3D UX-Net: A Large Kernel Volumetric ConvNet Modernizing Hierarchical Transformer for Medical Image Segmentation. Arxiv 2022
Ho Hin Lee, Shunxing Bao, Yuankai Huo, Bennet A. Landman
Vanderbilt University
[arXiv]


We propose 3D UX-Net, a pure volumetric convolutional network to adapt hierarchical transformers behaviour (e.g. Swin Transformer) for Medical Image Segmentation with less model parameters.

Training Tutorial

  • FeTA 2021, FLARE 2021 Training Code (training.md)
  • AMOS 2022 Finetuning Code (finetuning.md)

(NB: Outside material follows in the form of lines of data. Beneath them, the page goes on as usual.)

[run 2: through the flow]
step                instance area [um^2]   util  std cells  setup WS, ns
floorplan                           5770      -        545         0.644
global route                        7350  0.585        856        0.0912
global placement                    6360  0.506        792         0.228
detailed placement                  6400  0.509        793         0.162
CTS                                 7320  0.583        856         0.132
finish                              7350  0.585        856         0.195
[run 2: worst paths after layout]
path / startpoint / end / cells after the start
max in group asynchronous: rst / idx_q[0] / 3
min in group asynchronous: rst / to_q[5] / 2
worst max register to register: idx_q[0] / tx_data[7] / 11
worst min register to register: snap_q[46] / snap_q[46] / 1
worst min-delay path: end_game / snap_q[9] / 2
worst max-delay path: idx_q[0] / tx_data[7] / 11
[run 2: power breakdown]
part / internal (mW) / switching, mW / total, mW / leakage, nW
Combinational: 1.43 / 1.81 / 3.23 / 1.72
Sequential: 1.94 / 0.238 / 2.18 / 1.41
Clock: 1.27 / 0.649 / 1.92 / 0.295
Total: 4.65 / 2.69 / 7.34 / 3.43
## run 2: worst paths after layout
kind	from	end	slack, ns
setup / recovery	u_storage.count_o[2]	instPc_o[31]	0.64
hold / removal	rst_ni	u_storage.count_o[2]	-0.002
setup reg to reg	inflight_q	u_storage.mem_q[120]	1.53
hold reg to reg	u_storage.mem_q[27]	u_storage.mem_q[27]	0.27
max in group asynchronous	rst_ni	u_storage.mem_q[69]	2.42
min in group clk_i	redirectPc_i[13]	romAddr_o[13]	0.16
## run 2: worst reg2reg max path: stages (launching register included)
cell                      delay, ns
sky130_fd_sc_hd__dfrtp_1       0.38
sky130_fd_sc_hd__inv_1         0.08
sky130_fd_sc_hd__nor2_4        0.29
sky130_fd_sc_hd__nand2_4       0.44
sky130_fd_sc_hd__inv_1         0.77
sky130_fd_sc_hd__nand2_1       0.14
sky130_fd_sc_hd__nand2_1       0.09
<file path="config.mk">
export PLATFORM = sky130hd
export DESIGN_NAME = irq_priority_arbiter
export DESIGN_NICKNAME = d
export VERILOG_FILES = /design/src/rtl/irq_pkg.sv /design/src/rtl/irq_prio_enc.sv /design/src/rtl/irq_priority_arbiter.sv
export SDC_FILE = /design/constraint.sdc
export NUM_CORES = 1
export LEC_CHECK = 0
export BUFFER_PORTS_ARGS = -buffer_cell sky130_fd_sc_hd__buf_2
export CORE_AREA = 4 4 58 60
export CTS_CLUSTER_SIZE = 20
export DETAILED_ROUTE_END_ITERATION = 10
export DIE_AREA = 0 0 62 64
export PLACE_DENSITY = 0.87
export SYNTH_ARGS = -nofsm -noshare
export SYNTH_HDL_FRONTEND = slang
export SYNTH_SLANG_ARGS = --single-unit
</file>
<file path="constraint.sdc">
create_clock -name clk_i -period 1.9 [get_ports clk_i]
set_input_delay 0.19 -clock clk_i [delete_from_list [all_inputs] [get_ports clk_i]]
set_output_delay 0.19 -clock clk_i [all_outputs]
set_load 0.02 [all_outputs]
</file>
--- src/rtl/fpu_sequencer.sv ---
// Issues one FP op at a time to the fpu and returns its result on a valid/ready port.
// Single-cycle ops respond 2 cycles after accept, multi-cycle ops at least 3; req_ready low while busy.
module fpu_sequencer
  import fpu_seq_pkg::*;
#(
  parameter int MAX_WAIT = 32
) (
  input  logic        clk,
  input  logic        rst,
  input  logic        req_valid,
  input  logic [4:0]  req_func,
  input  logic [31:0] req_opa,
  input  logic [31:0] req_opb,
  input  logic [2:0]  req_rm,
  output logic        req_ready,
  output logic [31:0] fpu_opa,
  output logic [31:0] fpu_opb,
  output logic [4:0]  fpu_func,
  output logic [2:0]  fpu_rm,
  input  logic        fpu_busy,
  input  logic [31:0] fpu_res,
  output logic        resp_valid,
  output logic [31:0] resp_data,
  input  logic        resp_ready,
  output logic        timeout,
  input  logic        mul_req_int,
  output logic        mul_grant_int,
  output logic        mul_grant_fpu
);

  localparam logic [5:0] WD_LIMIT = 6'(MAX_WAIT);

  state_t     state, state_nxt;
  logic [5:0] wd_cnt;
  logic       fpu_grantable;
  logic       accept;
  logic       take_mul;
  logic       release_mul;
  logic       wd_fire;
  logic       multi;

  assign req_ready   = (state == ST_IDLE) && ((req_func != ALU_FMULS) || fpu_grantable);
  assign accept      = req_valid && req_ready;
  assign take_mul    = accept && (req_func == ALU_FMULS);
  assign release_mul = (state == ST_RESP) && resp_ready;
  assign wd_fire     = (wd_cnt == WD_LIMIT);
  assign multi       = is_multicycle(fpu_func);

  mul_arbiter u_mul_arbiter (
    .clk           (clk),
    .rst           (rst),
    .mul_req_int   (mul_req_int),
    .fpu_take      (take_mul),
    .fpu_release   (release_mul),
    .mul_grant_int (mul_grant_int),
    .mul_grant_fpu (mul_grant_fpu),
    .fpu_grantable (fpu_grantable)
  );

  always_ff @(posedge clk) begin
    if (rst) state <= ST_IDLE;
    else     state <= state_nxt;
  end

  always_comb begin
    state_nxt = state;
    case (state)
      ST_IDLE:   if (accept) state_nxt = ST_LAUNCH;
      ST_LAUNCH: state_nxt = multi ? ST_WAIT : ST_RESP;
      ST_WAIT:   if (!fpu_busy || wd_fire) state_nxt = ST_RESP;
      ST_RESP:   if (resp_ready) state_nxt = ST_IDLE;
      default:   state_nxt = ST_IDLE;
    endcase
  end

  // The fpu_* registers double as the op latch; they return to neutral only on leaving RESP.
  always_ff @(posedge clk) begin
    if (rst) begin
      fpu_opa    <= NEUTRAL_OP;
      fpu_opb    <= NEUTRAL_OP;
      fpu_func   <= NEUTRAL_FUNC;
      fpu_rm     <= NEUTRAL_RM;
      resp_valid <= 1'b0;
      resp_data  <= 32'd0;
      timeout    <= 1'b0;
      wd_cnt     <= 6'd0;
    end else begin
      timeout <= 1'b0;
      case (state)
        ST_IDLE: begin
          if (accept) begin
            fpu_opa  <= req_opa;
            fpu_opb  <= req_opb;
            fpu_func <= req_func;
            fpu_rm   <= req_rm;
          end
        end
        ST_LAUNCH: begin
          wd_cnt <= 6'd0;
          if (!multi) begin
            resp_data  <= fpu_res;
            resp_valid <= 1'b1;
          end
        end
        ST_WAIT: begin
          wd_cnt <= wd_cnt + 6'd1;
          if (!fpu_busy || wd_fire) begin
            resp_data  <= fpu_res;
            resp_valid <= 1'b1;
            timeout    <= fpu_busy;
          end
        end
        ST_RESP: begin
          if (resp_ready) begin
            resp_valid <= 1'b0;
            fpu_opa    <= NEUTRAL_OP;
            fpu_opb    <= NEUTRAL_OP;
            fpu_func   <= NEUTRAL_FUNC;
            fpu_rm     <= NEUTRAL_RM;
          end
        end
        default: ;
      endcase
    end
  end

endmodule
<file path="src/rtl/score_bcd_keeper_pkg.sv">
// Shared constants and types for the BCD score keeper: point table defaults,
// digit geometry, the saturation value and the FSM state encoding.
package score_bcd_keeper_pkg;

  localparam int unsigned DIGIT_W    = 4;
  localparam int unsigned NUM_DIGITS = 4;
  localparam int unsigned SCORE_W    = DIGIT_W * NUM_DIGITS;
  localparam int unsigned PEND_W     = 4;
  localparam int unsigned LINES_W    = 3;

  // Default points awarded per number of lines cleared.
  localparam int unsigned PTS1 = 1;
  localparam int unsigned PTS2 = 3;
  localparam int unsigned PTS3 = 5;
  localparam int unsigned PTS4 = 8;

  // 9999 in packed BCD, thousands digit in the top nibble.
  localparam logic [SCORE_W-1:0] SCORE_SAT_BCD = 16'h9999;

  typedef enum logic [0:0] {
    ST_IDLE = 1'b0,
    ST_ADD  = 1'b1
  } state_e;

  // Points for a clear event; 0 lines and the illegal codes 5..7 score nothing.
  function automatic logic [PEND_W-1:0] pts_lookup(
    input logic [LINES_W-1:0] lines,
    input logic [PEND_W-1:0]  p1,
    input logic [PEND_W-1:0]  p2,
    input logic [PEND_W-1:0]  p3,
    input logic [PEND_W-1:0]  p4
  );
    logic [PEND_W-1:0] pts;
    case (lines)
      3'd1:    pts = p1;
      3'd2:    pts = p2;
      3'd3:    pts = p3;
      3'd4:    pts = p4;
      default: pts = '0;
    endcase
    return pts;
  endfunction

endpackage

</file>
<file path="src/rtl/score_bcd_keeper_bcd_digit_inc.sv">
// Single BCD digit conditional incrementer (combinational).
//   digit      : current BCD digit 0..9
//   carry_in   : add one to this digit
//   digit_next : resulting BCD digit
//   carry_out  : digit wrapped 9 -> 0, propagate to the next digit
module bcd_digit_inc
  import score_bcd_keeper_pkg::*;
(
  input  logic [DIGIT_W-1:0] digit,
  input  logic               carry_in,
  output logic [DIGIT_W-1:0] digit_next,
  output logic               carry_out
);

  always_comb begin
    digit_next = digit;
    carry_out  = 1'b0;
    if (carry_in) begin
      if (digit >= DIGIT_W'(9)) begin
        digit_next = '0;
        carry_out  = 1'b1;
      end else begin
        digit_next = digit + DIGIT_W'(1);
      end
    end
  end

endmodule

</file>
<file path="src/rtl/score_bcd_keeper.sv">
// Four-digit BCD score keeper. Accepts one line-clear event at a time over a
// valid/ready handshake and adds its points one per clock, saturating at 9999.
//   clk, rst            : clock, synchronous active-high reset
//   pause               : freezes the adder and blocks acceptance
//   clear_valid/_lines  : line-clear event (lines 0..4, 5..7 score nothing)
//   clear_ready         : event can be accepted this cycle
//   score1..score4      : BCD ones..thousands digits
//   score_sat           : score has reached 9999
//   score_tick          : one-cycle pulse per single-point increment
module score_bcd_keeper
  import score_bcd_keeper_pkg::*;
#(
  parameter int unsigned PTS1 = score_bcd_keeper_pkg::PTS1,
  parameter int unsigned PTS2 = score_bcd_keeper_pkg::PTS2,
  parameter int unsigned PTS3 = score_bcd_keeper_pkg::PTS3,
  parameter int unsigned PTS4 = score_bcd_keeper_pkg::PTS4
) (
  input  logic               clk,
  input  logic               rst,
  input  logic               pause,
  input  logic               clear_valid,
  input  logic [LINES_W-1:0] clear_lines,
  output logic               clear_ready,
  output logic [DIGIT_W-1:0] score1,
  output logic [DIGIT_W-1:0] score2,
  output logic [DIGIT_W-1:0] score3,
  output logic [DIGIT_W-1:0] score4,
  output logic               score_sat,
  output logic               score_tick
);

  state_e                                 state;
  logic [PEND_W-1:0]                      pend;
  logic [NUM_DIGITS-1:0][DIGIT_W-1:0]     score_q;
  logic [NUM_DIGITS-1:0][DIGIT_W-1:0]     score_inc;
  logic [NUM_DIGITS:0]                    carry;
  logic [PEND_W-1:0]                      pts;
  logic                                   at_max;

  // Ripple chain computing score+1 in a single cycle.
  assign carry[0] = 1'b1;
  for (genvar i = 0; i < NUM_DIGITS; i++) begin : g_digit
    bcd_digit_inc u_inc (
      .digit      (score_q[i]),
      .carry_in   (carry[i]),
      .digit_next (score_inc[i]),
      .carry_out  (carry[i+1])
    );
  end

  assign at_max = (score_q == SCORE_SAT_BCD);
  assign pts    = pts_lookup(clear_lines, PEND_W'(PTS1), PEND_W'(PTS2),
                             PEND_W'(PTS3), PEND_W'(PTS4));

  // Ready must drop in the same cycle pause rises, so it is decoded from state.
  assign clear_ready = (state == ST_IDLE) && !pause;

  // FSM, pending-points counter and score registers.
  always_ff @(posedge clk) begin
    if (rst) begin
      state      <= ST_IDLE;
      pend       <= '0;
      score_q    <= '0;
      score_sat  <= 1'b0;
      score_tick <= 1'b0;
    end else begin
      score_tick <= 1'b0;
      if (!pause) begin
        case (state)
          ST_IDLE: begin
            if (clear_valid) begin
              pend <= pts;
              if (pts != '0) state <= ST_ADD;
            end
          end
          ST_ADD: begin
            if (!at_max) begin
              score_q    <= score_inc;
              score_tick <= 1'b1;
              score_sat  <= (score_inc == SCORE_SAT_BCD);
            end
            pend <= pend - PEND_W'(1);
            if (pend == PEND_W'(1)) state <= ST_IDLE;
          end
          default: state <= ST_IDLE;
        endcase
      end
    end
  end

  assign score1 = score_q[0];
  assign score2 = score_q[1];
  assign score3 = score_q[2];
  assign score4 = score_q[3];

endmodule

</file>
<file path="config.mk">
export PLATFORM = sky130hd
export DESIGN_NAME = score_bcd_keeper
export DESIGN_NICKNAME = d
export VERILOG_FILES = /design/src/rtl/score_bcd_keeper_pkg.sv /design/src/rtl/score_bcd_keeper_bcd_digit_inc.sv /design/src/rtl/score_bcd_keeper.sv
export SDC_FILE = /design/constraint.sdc
export NUM_CORES = 1
export LEC_CHECK = 0
export BUFFER_PORTS_ARGS = -buffer_cell sky130_fd_sc_hd__buf_2
export CORE_MARGIN = 3
export CORE_UTILIZATION = 29
export CTS_CLUSTER_SIZE = 8
export DETAILED_ROUTE_END_ITERATION = 8
export PLACE_DENSITY = 0.57
export SYNTH_ARGS = -nofsm -noshare
export SYNTH_HDL_FRONTEND = slang
export SYNTH_SLANG_ARGS = --single-unit
export TNS_END_PERCENT = 30
</file>
<file path="constraint.sdc">
create_clock -name clk -period 2.2 [get_ports clk]
set_input_delay 0.22 -clock clk [delete_from_list [all_inputs] [get_ports clk]]
set_output_delay 0.22 -clock clk [all_outputs]
set_load 0.02 [all_outputs]
</file>
Yosys cells after proc, flatten, opt, wreduce, memory -nomap -nowiden:

Cells that the tools add are included.

* bits in registers: 23
* input bits: 7
* output and inout bits: 19
* logic and storage cells: 54

* $add $sub $neg: 5
* $lt $le $gt $ge: 4
* equality and inequality tests: 8
* mux-type cells: 20
* bitwise logic cells: 3
* reduce and logical (&&, ||, !) cells: 6

Operator list (number)
* $eq A16 B16 Y1 const B: 2
* $mux W4: 8
* $add A4 B1 Y4 const B: 4
* $ge A4 B4 Y1 const B: 4
* $pmux W4 S4: 1
* $mux W1: 9
* $pmux W4 S2: 1
* $eq A3 B2 Y1 const B: 2
* $eq A4 B1 Y1 const B: 1
* $reduce_bool A4 Y1: 1
* $sub A4 B1 Y4 const B: 1
* $eq A3 B1 Y1 const B: 1
* $eq A3 B3 Y1 const B: 1
* $not A1 Y1: 3
* $reduce_and A3 Y1: 1
* $reduce_or A3 Y1: 1
* $ne A2 B2 Y1 const B: 1
* $pmux W1 S2: 1
* $reduce_and A2 Y1: 1
* $logic_and A1 B1 Y1: 1
* $logic_not A1 Y1: 1

Depth between registers and ports, before layout:

* depth in word-level cells: 6
* depth in mapped cells: 8
* gate-level depth less buffers: 7

Hierarchy:

Synthesis repeated with hierarchy kept, for this count alone.

* cell total of the unflattened synthesis: 205
* area total of the unflattened synthesis: 1671.6 um^2

By module, submodules not included
* score_bcd_keeper: times used 1, cells an instance 113, area each 1091.0 um^2, sequential area each 460.4 um^2
* bcd_digit_inc: times used 4, cells an instance 23, area each 145.1 um^2, sequential area each 0.0 um^2

Worst setup path before layout:

Ideal clock, no wire load.

* path type: reg2reg
* from: register score_q, in the netlist score1[1]
* to: register score_q, in the netlist score4[2]
* setup time: 0.117 ns
* data arrival time: 1.938 ns
* required time: 2.083 ns
* setup slack: 0.144 ns
* cell stages (with the launch flop): 8
* path buffers: 0
* period minus slack after synthesis: 2.056 ns
* path through: dfxtp_1 > inv_1 > ha_1 > or3b_4 > and3_1 > a21boi_2 > and3_1 > a32o_1

* longest elaborated chain between the ends: 5
* elaborated cells on any way between the ends: 8
* classes of those cells: order compare (1); eq/ne (1); mux (4); bitwise (1); reduce/logical (1)

Ends and longest elaborated chain
* start: declaration: RTL line score_bcd_keeper.sv:34 `logic [NUM_DIGITS-1:0][DIGIT_W-1:0] score_q;`
* start signal: assignment: RTL line score_bcd_keeper.sv:78 `score_q <= score_inc;`
* $ge A4 B4 Y1: RTL line score_bcd_keeper_bcd_digit_inc.sv:19 `if (digit >= DIGIT_W'(9)) begin`
* $mux W1: RTL line score_bcd_keeper_bcd_digit_inc.sv:19
* $mux W1 (2 in a row): RTL line score_bcd_keeper_bcd_digit_inc.sv:18 `if (carry_in) begin`
* $mux W4: RTL line score_bcd_keeper_bcd_digit_inc.sv:18

Parallel ways exist; a longest one is shown, timed or not.
A chain may end at the register's enable or synchronous reset.

Worst setup path in the final report:

* from: register score_q, in the netlist score1[0]
* to: register score_q, in the netlist score3[0]

* longest elaborated chain between the ends: 4
* elaborated cells on any way between the ends: 7
* classes of those cells: order compare (1); eq/ne (1); mux (3); bitwise (1); reduce/logical (1)

Ends and longest elaborated chain (RTL line)
* $ge A4 B4 Y1: score_bcd_keeper_bcd_digit_inc.sv:19
* $mux W1: score_bcd_keeper_bcd_digit_inc.sv:19
* $mux W1: score_bcd_keeper_bcd_digit_inc.sv:18
* $mux W4: score_bcd_keeper_bcd_digit_inc.sv:18

Parallel ways exist; a longest one is shown, timed or not.

==> results_dict.tcl <==
set metrics [dict create \
    outcome "complete, no violations" \
    final_common_cell "buf_2" \
    cts_buffers 3 \
    grt_pass1_vias 1322 \
    min_period_ns 1.99 \
    gp_congestion 0.842 \
    startpoint_type "flop" \
    clock_sinks 23 \
    synthToLayoutAreaGrowth_pct 21.3 \
    clock_latency_ns 0.27 \
    synth_edf_count 0 \
    fmax_ghz 0.502 \
    grt_first_pass_wirelength_um 6160 \
    initial_utilization 0.303 \
    rsz0062_at_grt "no" \
    hold_end "pend[3]" \
    synth_seq_cells 23 \
    required_ns 2.40 \
    hold_violations 0 \
    clock_skew_ns 0.00250 \
    synth.distinct_cells 46 \
    power_mw 0.796 \
    vias_per_cell 5.08 \
    r2r-start "score1[0]" \
    final_nets 226 \
    synth_flop_cell "dfxtp_1" \
    synthArstFlopShare 0 \
    drtAntennaViolNets 0 \
    first_pass_iters 4 \
    mostFrequentLayoutCells "buf_2, dfxtp_1, nor2_1" \
    reg2reg_to "score3[0]" \
    holdBufCountCts 0 \
    max_slew_margin 0.626 \
    die_area_um2 5860 \
    irDropWorstVdd_mv 0.286 \
    synth_cells 172 \
    cts_setup_buffers 0 \
    maxCapViolations 0 \
    critPathKind "flop to flop" \
    wire_per_inst_um 13.2 \
    synth_nets 193 \
    antenna_found_initial 0 \
    multiInputGateArea_um2 925 \
    setup_viol 0 \
    worstHoldPathCells 2 \
    leakagePower_nw 0.713 \
    drive_above_1_share 0.221 \
    r2r_setup_slack_ns 0.21 \
    coreArea_um2 4750 \
    end_kind "flop" \
    layout_setup_ws_ns 0.210 \
    synth.avg_cell_area_um2 8.39 \
    dp_hpwl_um 2740 \
    die_w_um 76.5 \
    die_h_um 76.5 \
    cp.arrival_ns 2.19 \
    grt_util_all_layers 0.127 \
    io_pins 26 \
    holdCritStartpoint "rst" \
    cts-htree-levels 1 \
    cts_resized 0 \
    hold_class "input pin to flop" \
    io_buffers 25 \
    yosysWarnings 0 \
    via_count 1376 \
    path_clk_slew_ns 0.09 \
    p_per_area_nw_per_um2 455 \
    clockBufferDepth 2 \
    drc_errors 0 \
    r2r_cells 7 \
    diodes 0 \
    grt.overflow.total 0 \
    syn-cell-area_um2 1440 \
    layout.area.seq_um2 462 \
    path_max_fanout 7 \
    synth.yosys.seq_area_share 0.319 \
    grt_max_degree 14 \
    root_buffer "clkbuf_8" \
    place_ws_ns 0.0984 \
    period_share 0.905 \
    fillers 523 \
    drt-initial-drc-count 79 \
    cts_tree "yes" \
    drt_wl_total_um 3590 \
    num_rows 25 \
    tns_ns 0 \
    drv_slew 0 \
    tightestPinTransition_ns 0.560 \
]
[state kept, by name, indices dropped and copies added (netlist names)]
signal      count
pend            4
score4          4
state           1
score1          4
score_tick      1
score3          4
score2          4
score_sat       1
[synth_stat cells, drive strengths merged (3+ instances only)]
| library cell | n | area share |
|---|---|---|
| nor2b | 3 | 0.018 |
| or4 | 3 | 0.016 |
| ha | 14 | 0.12 |
| dfxtp | 23 | 0.32 |
| nand4b | 6 | 0.036 |
| nand2 | 15 | 0.039 |
| mux2i | 3 | 0.021 |
| nor2 | 19 | 0.049 |
| a31oi | 4 | 0.017 |
| inv | 13 | 0.034 |
| nand3 | 6 | 0.021 |
| and3 | 3 | 0.013 |
| nor3 | 5 | 0.017 |
| o21ai | 5 | 0.017 |
| a21boi | 4 | 0.023 |
| clkbuf | 4 | 0.011 |
| a21oi | 9 | 0.031 |
[layout make-up]
type / instances / area share
Timing Repair Buffer: 33 / 0.106
Sequential cell: 23 / 0.264
Tap cell: 67 / 0.0479
Clock buffer: 3 / 0.0236
Inverter: 13 / 0.0279
Clock inverter: 1 / 0.00286
Multi-Input combinational cell: 131 / 0.528
[kinds of logic after synthesis]
kind of cell,Yosys count,share of synthesized area
simple gates,72,0.276
compound gates,40,0.202
flops,23,0.319
buf+inv,18,0.0486
fa+ha+maj,14,0.121
mux,3,0.0208
xor+xnor,2,0.0121
[worst max-delay path: stages (launching register included)]
cell	delay, ns
dfxtp_2	0.40
inv_1	0.07
ha_1	0.20
or3b_4	0.25
and3_1	0.18
a21bo_4	0.25
or4_1	0.46
a21oi_1	0.12
[power breakdown]
group / total [mW] / internal (mW) / switching [mW]
registers: 0.435 / 0.425 / 0.00989
clock network: 0.269 / 0.127 / 0.142
logic: 0.0916 / 0.0386 / 0.0529
[stage by stage]
step	hold WS [ns]	utilization	instance area [um^2]	std cells
finish	0.299	0.368	1750	271
global placement	0.456	0.356	1690	267
CTS	0.296	0.365	1740	271
global route	0.325	0.368	1750	271
floorplan	0.408	-	1440	172
detailed placement	0.465	0.356	1690	267
[worst max-delay path by stage]
stage,from,to,slack [ns]
after floorplan,score1[1],score4[2],0.14
final,score1[0],score3[0],0.21
after global routing,score1[0],score3[0],0.06
after global placement,score1[0],score4[2],0.19
after detailed placement,score1[0],score4[0],0.1
after CTS,score1[0],score4[0],0.06
[routing by layer]
layer | vias to the layer above | wire (um) | track usage
li1 | 699 | - | -
met1 | 646 | 1870 | 0.176
met2 | 29 | 1540 | 0.194
met3 | 2 | 167 | 0.0378
met4 | 0 | 14 | 0.0236
met5 | - | 0 | 0
No activity file was read; power rests on OpenSTA's default activity.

(Feel free to post suggestions in issues of recommending latest proposed transformer network for comparison. Currently, the network folder is to put the current SOTA transformer. We can further add the recommended network in it for training.)

Results

FeTA 2021 & FLARE 2021 Trained Models (5-folds cross-validation)

Methods resolution #params FLOPs Mean Dice (FeTA2021) Mean Dice (FLARE2021)
TransBTS 96x96x96 31.6M 110.4G 0.868 0.902
UNETR 96x96x96 92.8M 82.6G 0.860 0.886
nnFormer 96x96x96 149.3M 240.2G 0.863 0.906
SwinUNETR 96x96x96 62.2M 328.4M 0.867 0.929
3D UX-Net 96x96x96 53.0M 639.4G 0.874 (kernel=7) 0.938 (kernel=13)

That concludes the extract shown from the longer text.